(DATA SECTION)
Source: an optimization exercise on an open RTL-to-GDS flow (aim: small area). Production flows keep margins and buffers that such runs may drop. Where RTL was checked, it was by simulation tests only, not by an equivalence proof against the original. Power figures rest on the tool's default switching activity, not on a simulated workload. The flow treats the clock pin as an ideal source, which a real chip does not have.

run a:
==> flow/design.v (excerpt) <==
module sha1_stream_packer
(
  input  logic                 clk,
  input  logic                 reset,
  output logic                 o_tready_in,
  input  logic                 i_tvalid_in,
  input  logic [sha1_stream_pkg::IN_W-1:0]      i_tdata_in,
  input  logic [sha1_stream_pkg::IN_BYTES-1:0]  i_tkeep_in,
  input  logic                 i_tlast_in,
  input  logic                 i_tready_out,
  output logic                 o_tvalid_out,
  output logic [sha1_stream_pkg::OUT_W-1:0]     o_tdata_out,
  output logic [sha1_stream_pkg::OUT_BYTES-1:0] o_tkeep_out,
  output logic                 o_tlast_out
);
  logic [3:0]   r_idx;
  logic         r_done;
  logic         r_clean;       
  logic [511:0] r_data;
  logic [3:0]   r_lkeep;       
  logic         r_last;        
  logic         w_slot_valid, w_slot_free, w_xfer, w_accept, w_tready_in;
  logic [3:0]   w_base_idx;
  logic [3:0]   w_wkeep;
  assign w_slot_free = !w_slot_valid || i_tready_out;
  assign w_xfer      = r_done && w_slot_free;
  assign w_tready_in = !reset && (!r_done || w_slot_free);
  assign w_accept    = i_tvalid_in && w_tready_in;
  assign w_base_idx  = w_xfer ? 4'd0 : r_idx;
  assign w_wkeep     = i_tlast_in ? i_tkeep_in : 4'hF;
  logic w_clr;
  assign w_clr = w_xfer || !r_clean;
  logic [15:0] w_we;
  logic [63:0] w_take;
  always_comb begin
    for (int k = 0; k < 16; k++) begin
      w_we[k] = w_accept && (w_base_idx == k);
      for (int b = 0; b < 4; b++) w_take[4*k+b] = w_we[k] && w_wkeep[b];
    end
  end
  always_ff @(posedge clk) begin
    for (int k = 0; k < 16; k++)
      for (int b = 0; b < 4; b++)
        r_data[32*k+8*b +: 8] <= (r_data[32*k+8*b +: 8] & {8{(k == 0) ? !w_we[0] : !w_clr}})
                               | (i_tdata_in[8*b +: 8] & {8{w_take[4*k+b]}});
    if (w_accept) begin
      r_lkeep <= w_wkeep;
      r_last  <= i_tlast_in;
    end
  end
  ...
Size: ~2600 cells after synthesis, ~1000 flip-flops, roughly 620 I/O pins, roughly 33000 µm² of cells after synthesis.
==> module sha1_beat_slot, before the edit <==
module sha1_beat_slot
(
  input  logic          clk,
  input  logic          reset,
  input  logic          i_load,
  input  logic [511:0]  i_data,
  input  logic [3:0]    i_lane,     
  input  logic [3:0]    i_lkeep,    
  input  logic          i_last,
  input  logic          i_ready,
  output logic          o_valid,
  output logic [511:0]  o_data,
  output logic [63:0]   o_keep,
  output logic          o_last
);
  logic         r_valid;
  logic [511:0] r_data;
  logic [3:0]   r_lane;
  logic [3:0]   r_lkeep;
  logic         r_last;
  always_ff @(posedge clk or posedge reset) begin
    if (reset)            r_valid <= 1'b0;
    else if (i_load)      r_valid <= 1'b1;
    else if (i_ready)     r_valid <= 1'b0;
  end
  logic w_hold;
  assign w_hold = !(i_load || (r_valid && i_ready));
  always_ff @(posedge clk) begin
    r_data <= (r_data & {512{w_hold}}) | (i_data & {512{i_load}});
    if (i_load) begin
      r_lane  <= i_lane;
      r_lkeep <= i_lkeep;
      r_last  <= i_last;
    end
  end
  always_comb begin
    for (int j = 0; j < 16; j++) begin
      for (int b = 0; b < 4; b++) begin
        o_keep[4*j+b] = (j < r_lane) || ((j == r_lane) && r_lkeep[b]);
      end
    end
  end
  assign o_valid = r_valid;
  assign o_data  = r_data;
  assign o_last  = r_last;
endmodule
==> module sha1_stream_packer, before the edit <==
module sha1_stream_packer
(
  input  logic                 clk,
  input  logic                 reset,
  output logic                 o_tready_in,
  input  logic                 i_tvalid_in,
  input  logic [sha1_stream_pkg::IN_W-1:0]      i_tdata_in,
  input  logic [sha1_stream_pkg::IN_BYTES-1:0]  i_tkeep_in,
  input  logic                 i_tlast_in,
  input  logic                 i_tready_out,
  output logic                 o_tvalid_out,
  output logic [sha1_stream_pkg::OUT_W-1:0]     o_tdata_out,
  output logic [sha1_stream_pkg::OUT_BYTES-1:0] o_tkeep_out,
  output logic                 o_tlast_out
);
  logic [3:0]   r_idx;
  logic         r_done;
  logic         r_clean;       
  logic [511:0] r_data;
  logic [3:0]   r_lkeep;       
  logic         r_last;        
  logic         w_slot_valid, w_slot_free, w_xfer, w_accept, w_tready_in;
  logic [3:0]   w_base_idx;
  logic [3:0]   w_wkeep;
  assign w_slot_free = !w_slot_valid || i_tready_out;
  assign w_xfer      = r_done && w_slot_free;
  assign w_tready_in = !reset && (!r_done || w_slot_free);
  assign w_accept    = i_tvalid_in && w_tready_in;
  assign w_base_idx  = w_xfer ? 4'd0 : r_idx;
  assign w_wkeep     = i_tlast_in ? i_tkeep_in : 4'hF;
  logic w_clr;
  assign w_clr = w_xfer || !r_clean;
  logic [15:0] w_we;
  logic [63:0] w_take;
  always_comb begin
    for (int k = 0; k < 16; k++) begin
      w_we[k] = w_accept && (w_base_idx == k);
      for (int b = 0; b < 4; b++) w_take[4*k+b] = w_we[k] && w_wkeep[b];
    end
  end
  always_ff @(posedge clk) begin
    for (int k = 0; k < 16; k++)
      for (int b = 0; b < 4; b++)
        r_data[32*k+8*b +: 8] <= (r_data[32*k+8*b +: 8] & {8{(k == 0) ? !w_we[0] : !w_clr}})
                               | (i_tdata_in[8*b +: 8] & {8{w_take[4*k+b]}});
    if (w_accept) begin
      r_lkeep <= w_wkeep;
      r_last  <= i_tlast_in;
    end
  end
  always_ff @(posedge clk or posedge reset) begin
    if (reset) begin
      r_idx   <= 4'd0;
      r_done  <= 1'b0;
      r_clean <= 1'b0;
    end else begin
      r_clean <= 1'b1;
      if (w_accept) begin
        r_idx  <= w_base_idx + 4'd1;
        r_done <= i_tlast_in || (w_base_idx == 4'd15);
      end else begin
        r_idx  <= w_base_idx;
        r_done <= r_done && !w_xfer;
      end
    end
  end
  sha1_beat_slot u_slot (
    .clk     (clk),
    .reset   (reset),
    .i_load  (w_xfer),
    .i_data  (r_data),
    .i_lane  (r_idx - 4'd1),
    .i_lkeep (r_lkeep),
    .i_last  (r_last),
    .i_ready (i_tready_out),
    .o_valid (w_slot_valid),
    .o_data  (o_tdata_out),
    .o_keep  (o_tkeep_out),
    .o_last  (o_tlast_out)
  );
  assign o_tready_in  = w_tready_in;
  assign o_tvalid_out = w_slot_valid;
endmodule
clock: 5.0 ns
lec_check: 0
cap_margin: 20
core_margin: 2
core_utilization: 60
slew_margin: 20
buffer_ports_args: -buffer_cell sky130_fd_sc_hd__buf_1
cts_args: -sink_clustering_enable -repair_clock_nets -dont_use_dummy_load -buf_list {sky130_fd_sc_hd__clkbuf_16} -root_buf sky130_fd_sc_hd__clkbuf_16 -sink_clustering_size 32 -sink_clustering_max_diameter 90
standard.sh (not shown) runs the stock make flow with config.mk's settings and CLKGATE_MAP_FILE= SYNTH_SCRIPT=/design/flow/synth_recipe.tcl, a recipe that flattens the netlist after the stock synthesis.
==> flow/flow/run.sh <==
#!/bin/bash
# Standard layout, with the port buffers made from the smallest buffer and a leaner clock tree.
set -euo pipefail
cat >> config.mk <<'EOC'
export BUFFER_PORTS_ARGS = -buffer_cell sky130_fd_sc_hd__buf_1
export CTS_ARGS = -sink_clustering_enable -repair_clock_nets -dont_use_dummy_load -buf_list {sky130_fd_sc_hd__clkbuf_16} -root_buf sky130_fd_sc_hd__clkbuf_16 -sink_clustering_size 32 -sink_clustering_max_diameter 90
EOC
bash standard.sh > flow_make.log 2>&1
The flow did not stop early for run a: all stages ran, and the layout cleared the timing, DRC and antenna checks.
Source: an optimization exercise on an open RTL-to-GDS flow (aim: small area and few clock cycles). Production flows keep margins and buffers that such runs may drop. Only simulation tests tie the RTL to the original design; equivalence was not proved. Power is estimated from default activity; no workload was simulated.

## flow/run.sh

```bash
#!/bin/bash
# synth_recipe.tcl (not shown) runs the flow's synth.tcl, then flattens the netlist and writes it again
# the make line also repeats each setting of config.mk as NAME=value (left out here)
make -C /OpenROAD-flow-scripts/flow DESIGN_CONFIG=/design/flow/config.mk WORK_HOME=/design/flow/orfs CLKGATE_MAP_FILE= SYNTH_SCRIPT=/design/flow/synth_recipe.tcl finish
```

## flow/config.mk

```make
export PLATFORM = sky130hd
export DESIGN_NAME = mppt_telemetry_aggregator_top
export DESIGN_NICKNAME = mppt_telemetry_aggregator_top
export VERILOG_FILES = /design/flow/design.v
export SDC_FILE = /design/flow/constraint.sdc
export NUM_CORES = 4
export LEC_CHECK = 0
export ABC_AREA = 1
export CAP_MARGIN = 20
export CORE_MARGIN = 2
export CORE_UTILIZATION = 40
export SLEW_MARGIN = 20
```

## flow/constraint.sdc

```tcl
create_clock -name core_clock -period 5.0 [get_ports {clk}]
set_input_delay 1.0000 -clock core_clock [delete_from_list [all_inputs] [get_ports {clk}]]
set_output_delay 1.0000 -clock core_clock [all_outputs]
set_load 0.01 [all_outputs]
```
(End DATA SECTION)
(DATA SECTION)
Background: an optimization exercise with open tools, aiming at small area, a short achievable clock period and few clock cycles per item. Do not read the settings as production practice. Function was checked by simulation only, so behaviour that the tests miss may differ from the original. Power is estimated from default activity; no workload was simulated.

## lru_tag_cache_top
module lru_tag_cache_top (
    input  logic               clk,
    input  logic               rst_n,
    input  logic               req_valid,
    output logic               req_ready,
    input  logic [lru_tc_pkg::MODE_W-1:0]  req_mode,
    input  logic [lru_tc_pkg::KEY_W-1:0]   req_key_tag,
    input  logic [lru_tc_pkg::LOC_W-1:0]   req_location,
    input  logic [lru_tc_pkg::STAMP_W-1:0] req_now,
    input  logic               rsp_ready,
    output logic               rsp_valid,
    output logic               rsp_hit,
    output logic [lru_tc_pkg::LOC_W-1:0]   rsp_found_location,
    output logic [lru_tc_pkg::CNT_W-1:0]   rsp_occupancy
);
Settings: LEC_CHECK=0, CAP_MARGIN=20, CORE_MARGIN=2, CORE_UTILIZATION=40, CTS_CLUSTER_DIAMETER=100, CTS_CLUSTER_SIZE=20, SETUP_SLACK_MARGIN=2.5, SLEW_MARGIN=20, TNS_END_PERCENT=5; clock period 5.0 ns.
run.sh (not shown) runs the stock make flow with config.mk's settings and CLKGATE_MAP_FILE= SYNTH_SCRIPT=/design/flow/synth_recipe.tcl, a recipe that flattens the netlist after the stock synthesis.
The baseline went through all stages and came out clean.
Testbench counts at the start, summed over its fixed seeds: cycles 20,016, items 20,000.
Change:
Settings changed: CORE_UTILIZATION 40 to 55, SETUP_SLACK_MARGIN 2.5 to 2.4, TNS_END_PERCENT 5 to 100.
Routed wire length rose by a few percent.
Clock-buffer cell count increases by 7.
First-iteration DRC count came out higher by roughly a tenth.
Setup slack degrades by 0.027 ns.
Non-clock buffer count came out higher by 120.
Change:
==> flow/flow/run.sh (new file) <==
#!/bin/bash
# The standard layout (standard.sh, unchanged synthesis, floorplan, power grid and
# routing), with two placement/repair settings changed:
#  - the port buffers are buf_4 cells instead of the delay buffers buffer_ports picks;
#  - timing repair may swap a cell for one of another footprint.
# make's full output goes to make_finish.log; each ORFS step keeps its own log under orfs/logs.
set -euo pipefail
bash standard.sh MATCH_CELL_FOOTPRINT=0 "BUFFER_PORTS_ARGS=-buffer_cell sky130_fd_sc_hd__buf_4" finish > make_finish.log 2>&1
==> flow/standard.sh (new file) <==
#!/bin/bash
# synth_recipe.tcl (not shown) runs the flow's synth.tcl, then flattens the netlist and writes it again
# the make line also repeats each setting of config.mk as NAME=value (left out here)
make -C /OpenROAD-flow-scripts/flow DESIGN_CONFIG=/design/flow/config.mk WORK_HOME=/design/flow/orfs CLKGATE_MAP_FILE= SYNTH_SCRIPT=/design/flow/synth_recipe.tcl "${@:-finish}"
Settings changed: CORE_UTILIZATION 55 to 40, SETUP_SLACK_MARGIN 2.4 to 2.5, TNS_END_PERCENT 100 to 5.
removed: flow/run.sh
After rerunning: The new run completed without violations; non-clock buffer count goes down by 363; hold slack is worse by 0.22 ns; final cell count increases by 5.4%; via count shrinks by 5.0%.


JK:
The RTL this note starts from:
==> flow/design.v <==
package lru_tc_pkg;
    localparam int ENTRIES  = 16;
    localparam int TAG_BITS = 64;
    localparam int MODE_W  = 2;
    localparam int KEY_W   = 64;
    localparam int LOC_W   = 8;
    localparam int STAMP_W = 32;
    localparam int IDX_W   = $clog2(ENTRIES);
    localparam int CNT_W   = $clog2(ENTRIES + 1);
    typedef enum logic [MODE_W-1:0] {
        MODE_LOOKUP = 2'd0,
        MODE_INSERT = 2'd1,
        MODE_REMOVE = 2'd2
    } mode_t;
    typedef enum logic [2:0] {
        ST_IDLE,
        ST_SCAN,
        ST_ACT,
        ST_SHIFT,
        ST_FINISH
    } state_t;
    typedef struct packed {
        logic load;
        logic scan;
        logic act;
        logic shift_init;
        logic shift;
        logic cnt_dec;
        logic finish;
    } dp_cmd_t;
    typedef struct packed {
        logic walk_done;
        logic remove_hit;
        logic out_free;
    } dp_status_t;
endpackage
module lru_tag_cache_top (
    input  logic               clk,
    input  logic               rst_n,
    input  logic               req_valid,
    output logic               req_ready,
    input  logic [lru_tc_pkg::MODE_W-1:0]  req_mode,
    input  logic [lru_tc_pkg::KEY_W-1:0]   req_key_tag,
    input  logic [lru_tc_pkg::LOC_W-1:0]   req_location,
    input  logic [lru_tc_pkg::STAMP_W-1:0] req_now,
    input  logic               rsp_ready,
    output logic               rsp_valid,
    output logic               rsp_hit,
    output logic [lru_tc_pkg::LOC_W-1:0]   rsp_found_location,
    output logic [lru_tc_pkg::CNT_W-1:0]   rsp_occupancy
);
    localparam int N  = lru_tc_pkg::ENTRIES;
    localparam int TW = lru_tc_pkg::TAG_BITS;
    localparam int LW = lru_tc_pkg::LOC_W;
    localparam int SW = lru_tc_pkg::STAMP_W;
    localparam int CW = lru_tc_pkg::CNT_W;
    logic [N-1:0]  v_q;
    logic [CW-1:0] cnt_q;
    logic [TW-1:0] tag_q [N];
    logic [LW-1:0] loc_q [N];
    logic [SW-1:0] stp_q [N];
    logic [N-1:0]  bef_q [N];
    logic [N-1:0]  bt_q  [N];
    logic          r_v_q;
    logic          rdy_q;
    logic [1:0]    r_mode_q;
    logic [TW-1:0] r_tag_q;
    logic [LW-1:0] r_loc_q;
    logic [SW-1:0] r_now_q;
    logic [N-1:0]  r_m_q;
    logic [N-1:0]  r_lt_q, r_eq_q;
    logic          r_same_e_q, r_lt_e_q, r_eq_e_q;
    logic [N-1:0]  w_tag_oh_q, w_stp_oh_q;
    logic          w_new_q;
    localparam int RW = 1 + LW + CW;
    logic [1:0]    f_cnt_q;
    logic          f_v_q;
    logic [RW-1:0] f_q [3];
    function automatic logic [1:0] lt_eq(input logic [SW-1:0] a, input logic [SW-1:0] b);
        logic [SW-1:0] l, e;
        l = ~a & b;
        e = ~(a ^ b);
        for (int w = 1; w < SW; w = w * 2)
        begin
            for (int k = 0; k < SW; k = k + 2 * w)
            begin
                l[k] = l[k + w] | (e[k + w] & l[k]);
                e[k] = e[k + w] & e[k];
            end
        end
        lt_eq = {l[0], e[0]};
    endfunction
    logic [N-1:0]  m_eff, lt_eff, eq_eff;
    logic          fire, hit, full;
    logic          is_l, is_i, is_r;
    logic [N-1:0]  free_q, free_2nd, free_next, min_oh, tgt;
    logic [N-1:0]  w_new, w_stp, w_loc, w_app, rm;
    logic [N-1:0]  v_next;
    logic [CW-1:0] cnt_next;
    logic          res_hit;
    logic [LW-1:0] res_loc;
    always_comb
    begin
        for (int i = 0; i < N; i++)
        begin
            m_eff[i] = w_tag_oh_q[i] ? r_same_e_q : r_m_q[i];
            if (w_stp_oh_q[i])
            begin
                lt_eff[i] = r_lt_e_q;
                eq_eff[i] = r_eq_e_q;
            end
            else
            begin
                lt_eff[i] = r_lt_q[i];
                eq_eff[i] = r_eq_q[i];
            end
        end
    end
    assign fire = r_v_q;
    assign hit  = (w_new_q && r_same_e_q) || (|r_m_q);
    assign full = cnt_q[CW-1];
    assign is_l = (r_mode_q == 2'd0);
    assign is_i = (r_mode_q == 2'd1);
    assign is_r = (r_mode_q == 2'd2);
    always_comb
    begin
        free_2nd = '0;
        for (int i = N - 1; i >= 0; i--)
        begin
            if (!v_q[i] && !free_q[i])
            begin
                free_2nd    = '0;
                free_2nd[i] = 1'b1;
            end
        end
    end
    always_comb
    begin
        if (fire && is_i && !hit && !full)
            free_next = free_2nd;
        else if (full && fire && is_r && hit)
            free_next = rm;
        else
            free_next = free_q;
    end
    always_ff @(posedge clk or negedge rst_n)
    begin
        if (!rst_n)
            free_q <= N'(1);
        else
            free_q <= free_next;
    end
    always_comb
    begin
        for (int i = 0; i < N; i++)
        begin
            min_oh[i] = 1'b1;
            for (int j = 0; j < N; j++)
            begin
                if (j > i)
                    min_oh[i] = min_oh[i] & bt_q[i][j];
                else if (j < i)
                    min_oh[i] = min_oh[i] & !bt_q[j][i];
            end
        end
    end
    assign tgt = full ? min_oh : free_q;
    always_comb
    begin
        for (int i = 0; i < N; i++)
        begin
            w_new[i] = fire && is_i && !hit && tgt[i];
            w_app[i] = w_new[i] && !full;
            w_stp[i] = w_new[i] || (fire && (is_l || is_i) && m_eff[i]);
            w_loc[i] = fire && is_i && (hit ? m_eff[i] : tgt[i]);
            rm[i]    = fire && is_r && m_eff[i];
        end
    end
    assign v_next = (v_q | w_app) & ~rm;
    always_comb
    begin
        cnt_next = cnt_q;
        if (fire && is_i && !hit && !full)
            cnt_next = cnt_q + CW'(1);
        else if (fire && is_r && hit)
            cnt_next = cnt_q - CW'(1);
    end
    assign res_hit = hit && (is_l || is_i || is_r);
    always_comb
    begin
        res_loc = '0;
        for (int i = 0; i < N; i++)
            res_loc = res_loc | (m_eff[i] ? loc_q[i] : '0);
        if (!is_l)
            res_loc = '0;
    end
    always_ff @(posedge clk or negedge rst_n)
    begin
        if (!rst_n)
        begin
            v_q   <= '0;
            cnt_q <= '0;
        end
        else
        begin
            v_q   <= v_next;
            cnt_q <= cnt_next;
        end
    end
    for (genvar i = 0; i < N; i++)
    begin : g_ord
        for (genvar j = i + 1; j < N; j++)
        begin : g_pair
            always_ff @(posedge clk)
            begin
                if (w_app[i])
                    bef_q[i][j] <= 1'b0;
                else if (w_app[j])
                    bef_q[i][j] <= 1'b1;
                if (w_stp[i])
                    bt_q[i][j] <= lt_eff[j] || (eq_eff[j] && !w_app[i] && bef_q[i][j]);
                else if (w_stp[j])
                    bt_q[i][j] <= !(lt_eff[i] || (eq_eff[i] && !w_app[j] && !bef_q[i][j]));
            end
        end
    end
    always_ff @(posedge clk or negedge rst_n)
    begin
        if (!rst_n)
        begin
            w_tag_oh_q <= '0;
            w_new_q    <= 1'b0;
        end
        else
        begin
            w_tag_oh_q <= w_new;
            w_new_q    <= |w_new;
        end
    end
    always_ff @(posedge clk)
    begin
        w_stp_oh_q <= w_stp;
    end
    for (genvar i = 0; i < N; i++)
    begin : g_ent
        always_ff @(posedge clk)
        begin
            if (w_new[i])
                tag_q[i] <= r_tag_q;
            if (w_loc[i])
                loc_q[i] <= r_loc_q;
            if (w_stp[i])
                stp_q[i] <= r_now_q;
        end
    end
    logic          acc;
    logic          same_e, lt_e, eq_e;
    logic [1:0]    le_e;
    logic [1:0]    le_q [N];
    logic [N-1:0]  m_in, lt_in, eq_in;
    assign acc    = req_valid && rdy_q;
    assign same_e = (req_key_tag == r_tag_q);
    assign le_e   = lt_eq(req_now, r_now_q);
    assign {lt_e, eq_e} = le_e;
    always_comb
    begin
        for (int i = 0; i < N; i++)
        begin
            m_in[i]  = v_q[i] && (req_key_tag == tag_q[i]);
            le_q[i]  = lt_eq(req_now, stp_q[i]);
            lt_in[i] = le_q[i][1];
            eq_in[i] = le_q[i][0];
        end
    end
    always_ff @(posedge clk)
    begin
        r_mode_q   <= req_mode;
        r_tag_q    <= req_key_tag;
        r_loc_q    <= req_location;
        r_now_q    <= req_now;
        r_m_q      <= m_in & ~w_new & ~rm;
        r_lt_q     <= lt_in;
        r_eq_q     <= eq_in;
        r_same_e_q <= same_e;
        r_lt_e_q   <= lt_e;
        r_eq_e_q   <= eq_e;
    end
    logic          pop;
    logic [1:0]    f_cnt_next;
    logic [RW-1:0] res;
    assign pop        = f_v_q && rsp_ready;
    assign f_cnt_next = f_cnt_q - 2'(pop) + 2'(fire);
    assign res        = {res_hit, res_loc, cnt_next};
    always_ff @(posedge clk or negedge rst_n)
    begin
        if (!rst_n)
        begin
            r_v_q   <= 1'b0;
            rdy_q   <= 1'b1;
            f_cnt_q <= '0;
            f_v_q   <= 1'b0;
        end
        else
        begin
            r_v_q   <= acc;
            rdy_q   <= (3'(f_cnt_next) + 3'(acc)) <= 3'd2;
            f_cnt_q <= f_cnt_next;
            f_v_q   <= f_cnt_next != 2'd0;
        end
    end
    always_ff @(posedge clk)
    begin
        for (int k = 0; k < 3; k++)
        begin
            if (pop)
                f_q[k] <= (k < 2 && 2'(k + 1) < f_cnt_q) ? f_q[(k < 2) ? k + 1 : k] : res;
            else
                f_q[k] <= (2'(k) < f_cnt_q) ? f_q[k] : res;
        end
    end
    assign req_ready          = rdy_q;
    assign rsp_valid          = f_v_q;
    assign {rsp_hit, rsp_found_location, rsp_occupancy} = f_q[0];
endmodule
(End DATA SECTION)
■ EXERCISE AIM ■
How many lines in the data contain the string "netlist"? Respond with the number only.

■ ANSWER TO THIS EXERCISE ■
4